The session was to feature a representative of the highly controversial Australian Jewish Democratic Society (seen by many if not most of the mainstream Jewish community as odious in its stance) and Adelaide University Professor Bassam Dally (pictured, forefront, left), an Israel-born Palestinian Arab who's vice-president of the Australian Palestinian Advocacy Network.
He, Kohn''s article (citing the website of the Coalition for Justice and Peace in Palestine) informed readers, is on record as declaring:
"I support support BDS because, unlike governments, the conscious [sic] of millions of people cannot be bought by rich interest groups.
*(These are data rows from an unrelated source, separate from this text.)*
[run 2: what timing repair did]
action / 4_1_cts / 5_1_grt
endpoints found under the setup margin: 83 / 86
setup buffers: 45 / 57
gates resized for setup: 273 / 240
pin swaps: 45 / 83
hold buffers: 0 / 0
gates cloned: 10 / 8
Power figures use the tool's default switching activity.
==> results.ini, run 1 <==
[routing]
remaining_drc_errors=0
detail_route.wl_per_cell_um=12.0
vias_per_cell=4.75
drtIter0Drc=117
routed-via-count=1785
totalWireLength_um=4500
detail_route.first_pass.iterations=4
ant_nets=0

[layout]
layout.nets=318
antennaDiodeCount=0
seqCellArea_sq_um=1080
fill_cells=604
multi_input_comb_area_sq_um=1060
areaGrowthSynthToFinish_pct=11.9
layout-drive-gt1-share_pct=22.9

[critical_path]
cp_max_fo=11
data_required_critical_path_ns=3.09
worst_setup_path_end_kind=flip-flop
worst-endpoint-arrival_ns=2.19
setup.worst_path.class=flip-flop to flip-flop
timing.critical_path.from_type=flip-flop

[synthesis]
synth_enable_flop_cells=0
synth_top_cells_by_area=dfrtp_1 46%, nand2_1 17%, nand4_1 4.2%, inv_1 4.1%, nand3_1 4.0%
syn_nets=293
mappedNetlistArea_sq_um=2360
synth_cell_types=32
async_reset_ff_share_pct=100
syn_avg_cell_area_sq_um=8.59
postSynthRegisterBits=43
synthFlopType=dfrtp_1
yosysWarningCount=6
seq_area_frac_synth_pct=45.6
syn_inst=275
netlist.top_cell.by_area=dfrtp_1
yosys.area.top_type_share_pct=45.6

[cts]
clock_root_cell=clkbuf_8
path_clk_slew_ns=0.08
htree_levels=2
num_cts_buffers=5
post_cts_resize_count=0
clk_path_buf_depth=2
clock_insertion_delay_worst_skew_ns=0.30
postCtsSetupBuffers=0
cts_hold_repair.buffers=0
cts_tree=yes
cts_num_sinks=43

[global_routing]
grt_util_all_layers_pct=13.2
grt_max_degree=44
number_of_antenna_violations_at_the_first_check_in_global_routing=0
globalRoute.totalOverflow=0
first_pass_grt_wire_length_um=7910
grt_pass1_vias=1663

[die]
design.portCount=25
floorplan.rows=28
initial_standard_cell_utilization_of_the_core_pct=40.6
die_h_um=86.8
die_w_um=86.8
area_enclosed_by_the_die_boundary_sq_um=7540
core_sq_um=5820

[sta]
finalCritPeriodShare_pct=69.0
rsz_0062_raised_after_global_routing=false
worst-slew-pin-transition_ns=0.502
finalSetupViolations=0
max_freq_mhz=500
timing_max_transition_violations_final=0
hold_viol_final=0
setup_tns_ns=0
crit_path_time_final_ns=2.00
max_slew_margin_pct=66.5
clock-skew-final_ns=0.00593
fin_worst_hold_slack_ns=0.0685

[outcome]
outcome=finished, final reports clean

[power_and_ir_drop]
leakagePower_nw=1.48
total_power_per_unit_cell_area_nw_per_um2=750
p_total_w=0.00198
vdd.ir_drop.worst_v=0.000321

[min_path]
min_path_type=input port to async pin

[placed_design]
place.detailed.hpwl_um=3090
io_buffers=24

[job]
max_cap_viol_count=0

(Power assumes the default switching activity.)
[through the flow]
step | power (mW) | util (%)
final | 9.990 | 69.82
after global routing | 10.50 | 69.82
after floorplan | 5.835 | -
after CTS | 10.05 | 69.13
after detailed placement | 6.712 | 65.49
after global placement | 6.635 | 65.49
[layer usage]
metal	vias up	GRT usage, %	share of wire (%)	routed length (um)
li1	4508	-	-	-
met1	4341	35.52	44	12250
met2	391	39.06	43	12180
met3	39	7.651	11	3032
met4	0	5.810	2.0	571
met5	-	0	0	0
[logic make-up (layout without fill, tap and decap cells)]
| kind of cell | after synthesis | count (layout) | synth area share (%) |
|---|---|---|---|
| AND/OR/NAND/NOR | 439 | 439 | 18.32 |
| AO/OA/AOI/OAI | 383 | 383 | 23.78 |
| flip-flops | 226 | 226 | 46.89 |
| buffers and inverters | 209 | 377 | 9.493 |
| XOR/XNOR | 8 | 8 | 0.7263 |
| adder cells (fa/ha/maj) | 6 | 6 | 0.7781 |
Without international pressure, Israel will never agree to a Palestinian state."
Having been contacted by the
AJN regarding the cancellation, Professor Dally is quoted as stating:
"It's ironic that Limmud Oz organisers have decided to disinvite me speaking in a session titled 'Fighting for Coexistence'. The session was never intended to be about BDS and, therefore, the organisers are deciding not only what, but who, their audience may be permitted to hear – in my case, an Israeli citizen of Palestinian heritage.
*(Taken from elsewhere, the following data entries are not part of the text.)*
$ cat src/flat_wrapper.sv
// flat-port wrapper written by rule: the top's interface ports become plain ports
module hex_syscall_unit_flat import hex_syscall_unit_pkg::*;
  (i_clk, i_rst, bus_i_syscall_valid, bus_i_syscall, bus_i_d_data, bus_i_out_ready, bus_i_in_valid, bus_i_in_data, bus_o_stall, bus_o_d_valid, bus_o_d_we, bus_o_d_addr, bus_o_d_data, bus_o_out_valid, bus_o_out_data, bus_o_out_stream, bus_o_in_req, bus_o_in_stream, bus_o_exit, bus_o_exit_code);
  hex_syscall_unit_if bus_i ();
  input  logic i_clk;
  input  logic i_rst;
  input wire logic [$bits(bus_i.i_syscall_valid)-1:0] bus_i_syscall_valid;
  input wire logic [$bits(bus_i.i_syscall)-1:0] bus_i_syscall;
  input wire logic [$bits(bus_i.i_d_data)-1:0] bus_i_d_data;
  input wire logic [$bits(bus_i.i_out_ready)-1:0] bus_i_out_ready;
  input wire logic [$bits(bus_i.i_in_valid)-1:0] bus_i_in_valid;
  input wire logic [$bits(bus_i.i_in_data)-1:0] bus_i_in_data;
  output wire logic [$bits(bus_i.o_stall)-1:0] bus_o_stall;
  output wire logic [$bits(bus_i.o_d_valid)-1:0] bus_o_d_valid;
  output wire logic [$bits(bus_i.o_d_we)-1:0] bus_o_d_we;
  output wire logic [$bits(bus_i.o_d_addr)-1:0] bus_o_d_addr;
  output wire logic [$bits(bus_i.o_d_data)-1:0] bus_o_d_data;
  output wire logic [$bits(bus_i.o_out_valid)-1:0] bus_o_out_valid;
  output wire logic [$bits(bus_i.o_out_data)-1:0] bus_o_out_data;
  output wire logic [$bits(bus_i.o_out_stream)-1:0] bus_o_out_stream;
  output wire logic [$bits(bus_i.o_in_req)-1:0] bus_o_in_req;
  output wire logic [$bits(bus_i.o_in_stream)-1:0] bus_o_in_stream;
  output wire logic [$bits(bus_i.o_exit)-1:0] bus_o_exit;
  output wire logic [$bits(bus_i.o_exit_code)-1:0] bus_o_exit_code;
  assign bus_i.i_syscall_valid = bus_i_syscall_valid;
  assign bus_i.i_syscall = bus_i_syscall;
  assign bus_i.i_d_data = bus_i_d_data;
  assign bus_i.i_out_ready = bus_i_out_ready;
  assign bus_i.i_in_valid = bus_i_in_valid;
  assign bus_i.i_in_data = bus_i_in_data;
  assign bus_o_stall = bus_i.o_stall;
  assign bus_o_d_valid = bus_i.o_d_valid;
  assign bus_o_d_we = bus_i.o_d_we;
  assign bus_o_d_addr = bus_i.o_d_addr;
  assign bus_o_d_data = bus_i.o_d_data;
  assign bus_o_out_valid = bus_i.o_out_valid;
  assign bus_o_out_data = bus_i.o_out_data;
  assign bus_o_out_stream = bus_i.o_out_stream;
  assign bus_o_in_req = bus_i.o_in_req;
  assign bus_o_in_stream = bus_i.o_in_stream;
  assign bus_o_exit = bus_i.o_exit;
  assign bus_o_exit_code = bus_i.o_exit_code;
  hex_syscall_unit u_core (.i_clk(i_clk), .i_rst(i_rst), .bus(bus_i));
endmodule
This shows a contempt for the maturity and intelligence of the Jewish community by preventing them from having these important discussions in an open and civilised manner."
Kohn's article reported the Limmud Oz co-organisers as explaining
:
"On publishing the program, we were alerted to the extent and tone of the position of one of the participants on BDS. The decision was made on principle, given the goals of global BDS, the damaging effect of BDS rhetoric in the community, and the anti-engagement nature of BDS, to cancel the session in line with our programming policy."
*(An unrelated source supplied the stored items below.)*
File: config.mk
export PLATFORM = sky130hd
export DESIGN_NAME = ifetch_queue
export DESIGN_NICKNAME = d
export VERILOG_FILES = /design/src/rtl/ifetch_queue.sv
export SDC_FILE = /design/constraint.sdc
export NUM_CORES = 1
export LEC_CHECK = 0
export CAP_MARGIN = 15
export CELL_PAD_IN_SITES_DETAIL_PLACEMENT = 1
export CELL_PAD_IN_SITES_GLOBAL_PLACEMENT = 1
export CORE_MARGIN = 4
export CORE_UTILIZATION = 35
export CTS_CLUSTER_DIAMETER = 50
export DETAILED_ROUTE_END_ITERATION = 10
export PLACE_DENSITY = 0.67
export SYNTH_ARGS = -nofsm -noshare
export SYNTH_HDL_FRONTEND = slang
export SYNTH_SLANG_ARGS = --single-unit
File: constraint.sdc
create_clock -name clk -period 2.8 [get_ports clk]
set_input_delay 0.42 -clock clk [delete_from_list [all_inputs] [get_ports clk]]
set_output_delay 0.42 -clock clk [all_outputs]
set_load 0.03 [all_outputs]
File: src/rtl/ifetch_queue.sv
// Instruction fetch unit: issues one memory request at a time from fetch_pc and
// buffers returned words with their addresses in a small FIFO for decode.
module ifetch_queue #(
  parameter logic [31:0] RESET_PC = 32'h00003000,
  parameter int unsigned DEPTH    = 4
) (
  input  logic        clk,
  input  logic        reset_n,
  input  logic        redirect,
  input  logic [31:0] redirect_pc,
  output logic        im_req,
  output logic [31:0] im_addr,
  input  logic        im_ack,
  input  logic [31:0] im_data,
  output logic        instr_valid,
  output logic [31:0] instr,
  output logic [31:0] instr_pc,
  input  logic        instr_ready,
  output logic [31:0] fetch_pc
);

  localparam int unsigned PtrW = (DEPTH > 1) ? $clog2(DEPTH) : 1;
  localparam int unsigned CntW = $clog2(DEPTH + 1);

  typedef enum logic [1:0] {StIdle, StWait, StDrop} state_e;

  state_e            state_q;
  logic [31:0]       fetch_q;
  logic [31:0]       addr_q;
  logic [PtrW-1:0]   rd_q;
  logic [PtrW-1:0]   wr_q;
  logic [CntW-1:0]   cnt_q;
  logic [63:0]       mem_q [DEPTH];

  logic push, pop, issue;
  logic unused_rpc;

  // Target is word-aligned on redirect, so the low bits are never used.
  assign unused_rpc = ^redirect_pc[1:0];

  always_comb begin
    push  = (state_q == StWait) && im_ack && !redirect;
    pop   = instr_valid && instr_ready && !redirect;
    issue = (state_q == StIdle) && !redirect && (cnt_q < CntW'(DEPTH));
  end

  always_ff @(posedge clk or negedge reset_n) begin
    if (!reset_n) begin
      state_q <= StIdle;
      fetch_q <= RESET_PC;
      addr_q  <= RESET_PC;
    end else begin
      case (state_q)
        StIdle: begin
          if (issue) begin
            state_q <= StWait;
            addr_q  <= fetch_q;
          end
        end
        StWait: begin
          if (im_ack) begin
            state_q <= StIdle;
          end else if (redirect) begin
            state_q <= StDrop;
          end
        end
        StDrop: begin
          if (im_ack) begin
            state_q <= StIdle;
          end
        end
        default: state_q <= StIdle;
      endcase

      if (redirect) begin
        fetch_q <= {redirect_pc[31:2], 2'b00};
      end else if (push) begin
        fetch_q <= fetch_q + 32'd4;
      end
    end
  end

  // Redirect flushes the queue and overrides any push or pop in the same cycle.
  always_ff @(posedge clk or negedge reset_n) begin
    if (!reset_n) begin
      rd_q  <= '0;
      wr_q  <= '0;
      cnt_q <= '0;
    end else if (redirect) begin
      rd_q  <= '0;
      wr_q  <= '0;
      cnt_q <= '0;
    end else begin
      if (push) wr_q <= wr_q + PtrW'(1);
      if (pop)  rd_q <= rd_q + PtrW'(1);
      cnt_q <= cnt_q + CntW'(push) - CntW'(pop);
    end
  end

  always_ff @(posedge clk) begin
    if (push) begin
      mem_q[wr_q] <= {fetch_q, im_data};
    end
  end

  always_comb begin
    im_req      = (state_q != StIdle);
    im_addr     = addr_q;
    fetch_pc    = fetch_q;
    instr_valid = (cnt_q != '0);
    {instr_pc, instr} = instr_valid ? mem_q[rd_q] : 64'd0;
  end

endmodule

# After elaboration in Yosys (flattened, before gate mapping)
# Memory sizes are Yosys's and may differ from the RTL's.
# Index checks and enable logic that the tools add are counted.
# totals
inputBits	69
ramBits	256
regBits	73
mem_count	1
out_inout_bits	130
wordCells	47
# op_classes
mux	15
n_reduce_logical	14
eq_ne	5
addsub	5
order_cmp	1
# memory_table
memory	words	word_bits	rd	rd_ports_with_merged_regs	write_ports	line_no	source
mem_q	4	64	1	0	1	33	logic [63:0] mem_q [DEPTH];
# op_table
operator	n
2-to-1 mux 32 bit	2
2-to-1 mux 64 bit	1
adder 32 x 3 -> 32 bit (second input constant)	1
2-to-1 mux 2 bit	8
logical AND 1 bit	6
case mux 2 bit (3 select lines)	1
nonzero test 2 bit	3
adder 2 x 1 -> 2 bit (second input constant)	2
!= test 2 bit (second input constant)	2
adder 3 x 1 -> 3 bit	1
less-than comparator 3 bit (second input constant)	1
2-to-1 mux 3 bit	1
!= test 3 bit (second input constant)	1
AND reduction 3 bit	1
nonzero test 3 bit	1
subtractor 3 x 1 -> 3 bit	1
== test 2 x 1 -> 1 bit (second input constant)	1
== test 2 bit (second input constant)	1
logical NOT 2 bit	1
2-to-1 mux 1 bit	2
AND reduction 2 bit	1
logical NOT 1 bit	1

# Logic depth before layout (Yosys ltp)
# depth
ltp_word	6
depth_mapped	11
ltp_nobuf	11

# Least setup slack after synthesis
# Ideal clock, no wire load.
# synth_path
path_type	flip-flop to flip-flop
startpoint	register state_q[0]
endpoint	memory mem_q[0][0] (enable)
slack_ns	-0.174
synth_period_minus_slack_ns	2.974
t_required_ns	2.373
setup_ns	0.427
path_stages_with_launch	5
path_buffers	0
t_arrival_ns	2.547
path_cell_list	dfrtp_1 nor2b_1 nand2_1 nor2_1 and2_1
# synth_between
elab_chain_len	5
# synth_lines
item	line_no	source
from (decl)	27	state_e state_q;
from (signal assigned)	49	state_q <= StIdle;
from (signal assigned)	56	state_q <= StWait;
from (signal assigned)	62	state_q <= StIdle;
== test 2 x 1 -> 1 bit	42	push = (state_q == StWait) && im_ack && !redirect;
logical AND 1 bit (2 in a row)	42	
2-to-1 mux 1 bit	101	if (push) begin
2-to-1 mux 1 bit (implied by the code)	102	mem_q[wr_q] <= {fetch_q, im_data};
to (decl)	33	
# No other way between the ends.

# Worst setup path after layout
# layout_path
startpoint	register rd_q[0]
endpoint	output instr[3]
# layout_between
elab_chain_len	2
# layout_lines
item	line_no	source
from (decl)	30	logic [PtrW-1:0] rd_q;
from (signal assigned)	95	if (pop) rd_q <= rd_q + PtrW'(1);
memory (4 x 64 bit)	-	
2-to-1 mux 64 bit	111	{instr_pc, instr} = instr_valid ? mem_q[rd_q] : 64'd0;
to (decl)	16	output logic [31:0] instr,
# No other way between the ends.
The chairman of the B'nai B'rith Anti-defamation Commission, Dr Dvir Abramovich, was quoted as observing:
"Limmud Oz did the right thing by making it clear that it will not give its endorsement and sponsorship to the session, The BDS movement its corre, is anti-Semitic." [sic: The AJN, for reasons best known to itself, persists in spelling antisemitism the old, discredited, old-fashioned way.]
Dr Colin Rubenstein, executive chairman of the Australia/Israel and Jewish Affairs Council (AIJAC), was quoted thus:
"It is absurd to expect a Jewish community organisation, even one committed to the robust exchange of ideas, to extend the welcome mat to a supporter of the boycotting of Israel, as to do so may confer a degree of legitimacy on someone whose record and views do not further the cause of mutual coexistence, genuine peace or communal harmony."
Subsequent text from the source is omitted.